While simulation of carrier transport in semiconductor devices is more or less "first principle", simulation of degradation is not.
That is true for any type of degradation - HCE (Hot Carrier Effect), NBTI (Negative Bias Temperature Instability), TDDB (Time-Dependent Dielectric Breakdown), etc.
There are not first-principle models predicting the degradation dynamics (or statics) more or less "predictively".
Degradation is strongly affected by obscure process, chemical, and other effects that are far from being well understood or described by any theory - nitridation of gate oxides, hydrogenation or deuteriazation of the interface defects/traps, presence of fluorine or other chemicals, etc. etc.
It appears that there are some empirical models in device simulation tools (including Silvaco's Atlas) that do allow to simulate some degradation effects.

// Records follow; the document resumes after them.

==> /design/flow/design.v <==
module adder_4_bit (
	input [3:0] a,  
	output wire [2:0] out_result
	); 
	assign out_result = a[0] + a[1] + a[2] + a[3];
endmodule
module sum_tree(
  input [127:0] in_vector,
  output [7:0] out_sum
);
	 wire [3:0] a0 = in_vector[127:124];
	 wire [2:0] s0;
	 wire [3:0] a1 = in_vector[123:120];
	 wire [2:0] s1;
	 wire [3:0] a2 = in_vector[119:116];
	 wire [2:0] s2;
	 wire [3:0] a3 = in_vector[115:112];
	 wire [2:0] s3;
	 wire [3:0] a4 = in_vector[111:108];
	 wire [2:0] s4;
	 wire [3:0] a5 = in_vector[107:104];
	 wire [2:0] s5;
	 wire [3:0] a6 = in_vector[103:100];
	 wire [2:0] s6;
	 wire [3:0] a7 = in_vector[99:96];
	 wire [2:0] s7;
	 wire [3:0] a8 = in_vector[95:92];
	 wire [2:0] s8;
	 wire [3:0] a9 = in_vector[91:88];
	 wire [2:0] s9;
	 wire [3:0] a10 = in_vector[87:84];
	 wire [2:0] s10;
	 wire [3:0] a11 = in_vector[83:80];
	 wire [2:0] s11;
	 wire [3:0] a12 = in_vector[79:76];
	 wire [2:0] s12;
	 wire [3:0] a13 = in_vector[75:72];
	 wire [2:0] s13;
	 wire [3:0] a14 = in_vector[71:68];
	 wire [2:0] s14;
	 wire [3:0] a15 = in_vector[67:64];
	 wire [2:0] s15;
	 wire [3:0] a16 = in_vector[63:60];
	 wire [2:0] s16;
	 wire [3:0] a17 = in_vector[59:56];
	 wire [2:0] s17;
	 wire [3:0] a18 = in_vector[55:52];
	 wire [2:0] s18;
	 wire [3:0] a19 = in_vector[51:48];
	 wire [2:0] s19;
	 wire [3:0] a20 = in_vector[47:44];
	 wire [2:0] s20;
	 wire [3:0] a21 = in_vector[43:40];
	 wire [2:0] s21;
	 wire [3:0] a22 = in_vector[39:36];
	 wire [2:0] s22;
	 wire [3:0] a23 = in_vector[35:32];
	 wire [2:0] s23;
	 wire [3:0] a24 = in_vector[31:28];
	 wire [2:0] s24;
	 wire [3:0] a25 = in_vector[27:24];
	 wire [2:0] s25;
	 wire [3:0] a26 = in_vector[23:20];
	 wire [2:0] s26;
	 wire [3:0] a27 = in_vector[19:16];
	 wire [2:0] s27;
	 wire [3:0] a28 = in_vector[15:12];
	 wire [2:0] s28;
	 wire [3:0] a29 = in_vector[11:8];
	 wire [2:0] s29;
	 wire [3:0] a30 = in_vector[7:4];
	 wire [2:0] s30;
	 wire [3:0] a31 = in_vector[3:0];
	 wire [2:0] s31;
	 wire [3:0] ss0 = s0 + s1;
	 wire [3:0] ss1 = s2 + s3;
	 wire [3:0] ss2 = s4 + s5;
	 wire [3:0] ss3 = s6 + s7;
	 wire [3:0] ss4 = s8 + s9;
	 wire [3:0] ss5 = s10 + s11;
	 wire [3:0] ss6 = s12 + s13;
	 wire [3:0] ss7 = s14 + s15;
	 wire [3:0] ss8 = s16 + s17;
	 wire [3:0] ss9 = s18 + s19;
	 wire [3:0] ss10 = s20 + s21;
	 wire [3:0] ss11 = s22 + s23;
	 wire [3:0] ss12 = s24 + s25;
	 wire [3:0] ss13 = s26 + s27;
	 wire [3:0] ss14 = s28 + s29;
	 wire [3:0] ss15 = s30 + s31;
	 wire [4:0] sss0 = ss0 + ss1;
	 wire [4:0] sss1 = ss2 + ss3;
	 wire [4:0] sss2 = ss4 + ss5;
	 wire [4:0] sss3 = ss6 + ss7;
	 wire [4:0] sss4 = ss8 + ss9;
	 wire [4:0] sss5 = ss10 + ss11;
	 wire [4:0] sss6 = ss12 + ss13;
	 wire [4:0] sss7 = ss14 + ss15;
	 wire [5:0] ssss0 = sss0 + sss1;
	 wire [5:0] ssss1 = sss2 + sss3;
	 wire [5:0] ssss2 = sss4 + sss5;
	 wire [5:0] ssss3 = sss6 + sss7;
	 wire [6:0] sssss0 = ssss0 + ssss1;
	 wire [6:0] sssss1 = ssss2 + ssss3;
	 assign out_sum = sssss0 + sssss1;
	 adder_4_bit adder0 (.a(a0),
			 .out_result(s0));
	 adder_4_bit adder1 (.a(a1),
			 .out_result(s1));
	 adder_4_bit adder2 (.a(a2),
			 .out_result(s2));
	 adder_4_bit adder3 (.a(a3),
			 .out_result(s3));
	 adder_4_bit adder4 (.a(a4),
			 .out_result(s4));
	 adder_4_bit adder5 (.a(a5),
			 .out_result(s5));
	 adder_4_bit adder6 (.a(a6),
			 .out_result(s6));
	 adder_4_bit adder7 (.a(a7),
			 .out_result(s7));
	 adder_4_bit adder8 (.a(a8),
			 .out_result(s8));
	 adder_4_bit adder9 (.a(a9),
			 .out_result(s9));
	 adder_4_bit adder10 (.a(a10),
			 .out_result(s10));
	 adder_4_bit adder11 (.a(a11),
			 .out_result(s11));
	 adder_4_bit adder12 (.a(a12),
			 .out_result(s12));
	 adder_4_bit adder13 (.a(a13),
			 .out_result(s13));
	 adder_4_bit adder14 (.a(a14),
			 .out_result(s14));
	 adder_4_bit adder15 (.a(a15),
			 .out_result(s15));
	 adder_4_bit adder16 (.a(a16),
			 .out_result(s16));
	 adder_4_bit adder17 (.a(a17),
			 .out_result(s17));
	 adder_4_bit adder18 (.a(a18),
			 .out_result(s18));
	 adder_4_bit adder19 (.a(a19),
			 .out_result(s19));
	 adder_4_bit adder20 (.a(a20),
			 .out_result(s20));
	 adder_4_bit adder21 (.a(a21),
			 .out_result(s21));
	 adder_4_bit adder22 (.a(a22),
			 .out_result(s22));
	 adder_4_bit adder23 (.a(a23),
			 .out_result(s23));
	 adder_4_bit adder24 (.a(a24),
			 .out_result(s24));
	 adder_4_bit adder25 (.a(a25),
			 .out_result(s25));
	 adder_4_bit adder26 (.a(a26),
			 .out_result(s26));
	 adder_4_bit adder27 (.a(a27),
			 .out_result(s27));
	 adder_4_bit adder28 (.a(a28),
			 .out_result(s28));
	 adder_4_bit adder29 (.a(a29),
			 .out_result(s29));
	 adder_4_bit adder30 (.a(a30),
			 .out_result(s30));
	 adder_4_bit adder31 (.a(a31),
			 .out_result(s31));
endmodule
==> /design/flow/run.sh <==
#!/bin/bash
# OpenROAD 26Q1-2900-gdf79404cd8, Yosys 0.63+post, stock flow scripts
make -C /OpenROAD-flow-scripts/flow DESIGN_CONFIG=/design/flow/config.mk WORK_HOME=/design/flow/orfs finish
==> /design/flow/config.mk <==
export PLATFORM = sky130hd
export DESIGN_NAME = sum_tree
export DESIGN_NICKNAME = sum_tree
export VERILOG_FILES = /design/flow/design.v
export SDC_FILE = /design/flow/constraint.sdc
export NUM_CORES = 4
export LEC_CHECK = 1
export CORE_UTILIZATION = 30
==> /design/flow/constraint.sdc <==
current_design sum_tree

set clk_period 16.4
set clk_io_pct 0.2

create_clock -name clk0 -period $clk_period

set non_clock_inputs [all_inputs -no_clocks]
set_input_delay [expr $clk_period * $clk_io_pct] -clock clk0 $non_clock_inputs
set_output_delay [expr $clk_period * $clk_io_pct] -clock clk0 [all_outputs]
==> run summary <==
fresh numbers from the pnr run: CP Data Arrival Time=around 11 ns, number of flip-flops and latches=0, total length of routed wires=about 7400 µm, buffers inserted during post-CTS setup optimization=0, Max Fanout on Critical Path=3, Setup Total Neg Slack=0 ns, register area share after synthesis=0%, initial antenna violation count=0, max-slew violations=0, smallest setup slack after layout=about 2.3 ns, mux share of post-synthesis cell area=0%, Placement Rows=around 45, worst hold margin=approximately 8 ns, slew at the pin with the worst max-slew slack=between 0.3 and 0.4 ns, Top delay family on crit path=adder cells, detailed-route wire length per cell=9.33 µm, yosys aoi share=under 10%, number of different library cells in the post-synthesis netlist=20, top logic cell family in the synthesized netlist=adder cells, Critical Path End Type=output pin, # DRC=0, cell area after synthesis=between 4000 and 5000 µm², number of nets with antenna violations after routing=0, Slowest cell on crit path=clkdlybuf4s50_1, Vert. Die Dim=about 130 µm, via count normalized by instance count=~3.9, Core Area=approximately 15000 µm², die extent in x=about 130 µm, worst min-delay path startpoint=in_vector[3], area of the chip=approximately 16000 µm², CP Data Required Time=around 13 ns, RePlAce Congestion=slightly above 0.8, hold worst-path end=out_sum[0], synthesis-to-layout area growth=34.5%, fraction of layout cells with a size suffix above 1=less than 1%, vias in the first global route=roughly 3600, number of endpoints failing setup at the final stage=0, number of buffers and inverters on the critical path=8, unrepaired setup endpoints after global routing=false, startpoint kind of the worst setup timing path=input pin, YS chip area=between 4000 and 5000 µm², most frequent cell on the critical path=fa_1, run status=complete, no violations, number of logged tool warnings=34, share of the clock period used by the worst path=85.7%, biggest cell delay along the critical path=approximately 0.55 ns, simple-gate share of the synthesized area=less than 1%, Hold Vio Cnt, Final=0, post-place setup slack=approximately 2.3 ns, mean instance size in the synthesized netlist=9.73 µm², global routing usage summed across all routing layers=between 10 and 15%, clock period minus worst slack=14.06 ns, number of clock-tree buffers in the layout=0, TritonRoute pass-1 iters=3, total of hold buffers inserted after clock tree synthesis=0, max-slew headroom at the worst pin=77.1%, fraction of synthesized cell area in xor and xnor cells=less than 1%, count of vias placed by the detailed router=slightly above 3000, instance count of the mapped netlist=around 480, class of the tightest hold or removal check=in -> out, largest net degree at the start of global routing=8, diode count=0, First DRT Iteration DRCs=~41, # Cells Yosys=approximately 480, sum of net half-perimeters after detailed placement=7680 µm, final global-route overflow total=0, buffers added on ports=136, chain of cells forming the critical path=clkdlybuf4s50_1 > ha_1 > fa_1 > ha_1 > inv_1 > fa_1 > inv_1 > fa_1 > fa_1 > inv_1 > fa_1 > inv_1 > fa_1 > fa_1 > fa_1 > inv_1 > fa_1 > inv_1 > fa_1 > a211oi_1 > nor4_1 > a2111oi_2 > clkdlybuf4s50_1, max capacitance violation total=0, Max Fclk=a little over 0.07 GHz, Hold Crit Depth=6, boundary pin count=between 100 and 150, category of the most critical setup path=in -> out, number of instances resized during post-cts repair=0, FA/HA/MAJ Cells, Area Fraction=between 70% and 80%, Init Core Util=a little over 30%, first-pass GRT wire length=around 14000 µm, sequential cell area=0 µm², Yosys warning count=0
==> cell type report <==
class              instances  area, µm²
repair buffers           136       1360
fillers                 1420       8930
multi-input cells        232       3710
well taps                188        235
inverters                242        908
==> synthesized netlist by cell type <==
| master | n | area share (%) |
|---|---|---|
| xnor2_1 | 2 | 0.38 |
| xor2_1 | 1 | 0.19 |
| a31oi_1 | 1 | 0.14 |
| nor2_1 | 1 | 0.081 |
| nor3b_1 | 2 | 0.32 |
| ha_1 | 86 | 23 |
| a211oi_1 | 2 | 0.32 |
| clkbuf_1 | 1 | 0.081 |
| o21ai_0 | 3 | 0.32 |
| or4b_1 | 1 | 0.22 |
| inv_1 | 242 | 20 |
| o211a_1 | 1 | 0.22 |
| nand3b_1 | 1 | 0.16 |
| a21o_1 | 2 | 0.32 |
| o31ai_1 | 1 | 0.16 |
| nor4_1 | 1 | 0.14 |
| a21oi_1 | 2 | 0.22 |
| a2111oi_2 | 1 | 0.32 |
| o2111ai_1 | 1 | 0.19 |
| fa_1 | 123 | 53 |
==> cell usage in the layout (no fill, tap or decap), types with 2 or more instances in the layout <==
master,n
inv_1,242
nor3b_1,2
clkdlybuf4s50_1,136
a21o_1,2
a211oi_1,2
fa_1,123
a21oi_1,2
ha_1,86
o21ai_0,3
xnor2_1,2
==> kinds of logic (layout without fill, tap and decap cells) <==
group | count (synthesis) | in the layout
and+or+nand+nor | 6 | 6
AOI/OAI and AO/OA | 14 | 14
adders and majority gates | 209 | 209
buffers and inverters | 243 | 378
xor gates and xnor gates | 3 | 3
==> through the flow <==
step,std cells,utilization (%),cell area [µm²]
after detailed placement,798,41.0,6210
final,798,41.0,6210
after CTS,798,41.0,6210
after floorplan,475,-,4620
after global routing,798,41.0,6210
after global placement,798,41.0,6210
==> worst min-delay path, cell delays in order <==
cell and delay [ns]:
clkdlybuf4s50_1 0.39, inv_1 0.07, fa_1 0.16, inv_1 0.04
ha_1 0.28, clkdlybuf4s50_1 0.40
==> worst max path at each step <==
stage / start / to / cells after the start
finish: in_vector[44] / out_sum[7] / 23
global route: in_vector[44] / out_sum[7] / 23
CTS: in_vector[44] / out_sum[7] / 23
==> layer usage <==
layer	vias up	wire length, µm	GRT usage [%]
met1	1474	3250	15.6
met3	4	376	1.56
met4	0	60	0.567
met2	66	3760	19.0
met5	-	0	0
li1	1568	-	-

If so, there should be some tuning or fitting parameters, that you can change in the input deck, to tune your simulation results.
Then you will get few mV or few tens of mV of degradation after X hours of "stress", instead of unreasonable few Volts.
Hopefully, those empirical models account for the effect of the electric field ion the hot carrier degradation, so that when you change LDD doping profile, you will see the change of electric field and then, hopefully, change in degradation.
In the past, an indirect indication of the strength of hot carrier effect was substrate current (also generated by hot carriers).
People observed, experimentally, a correlation between the degradation and the peak substrate current (vs gate voltage, at max Vds).
So, the magnitude of the substrate current was used as a "proxy" for degradation.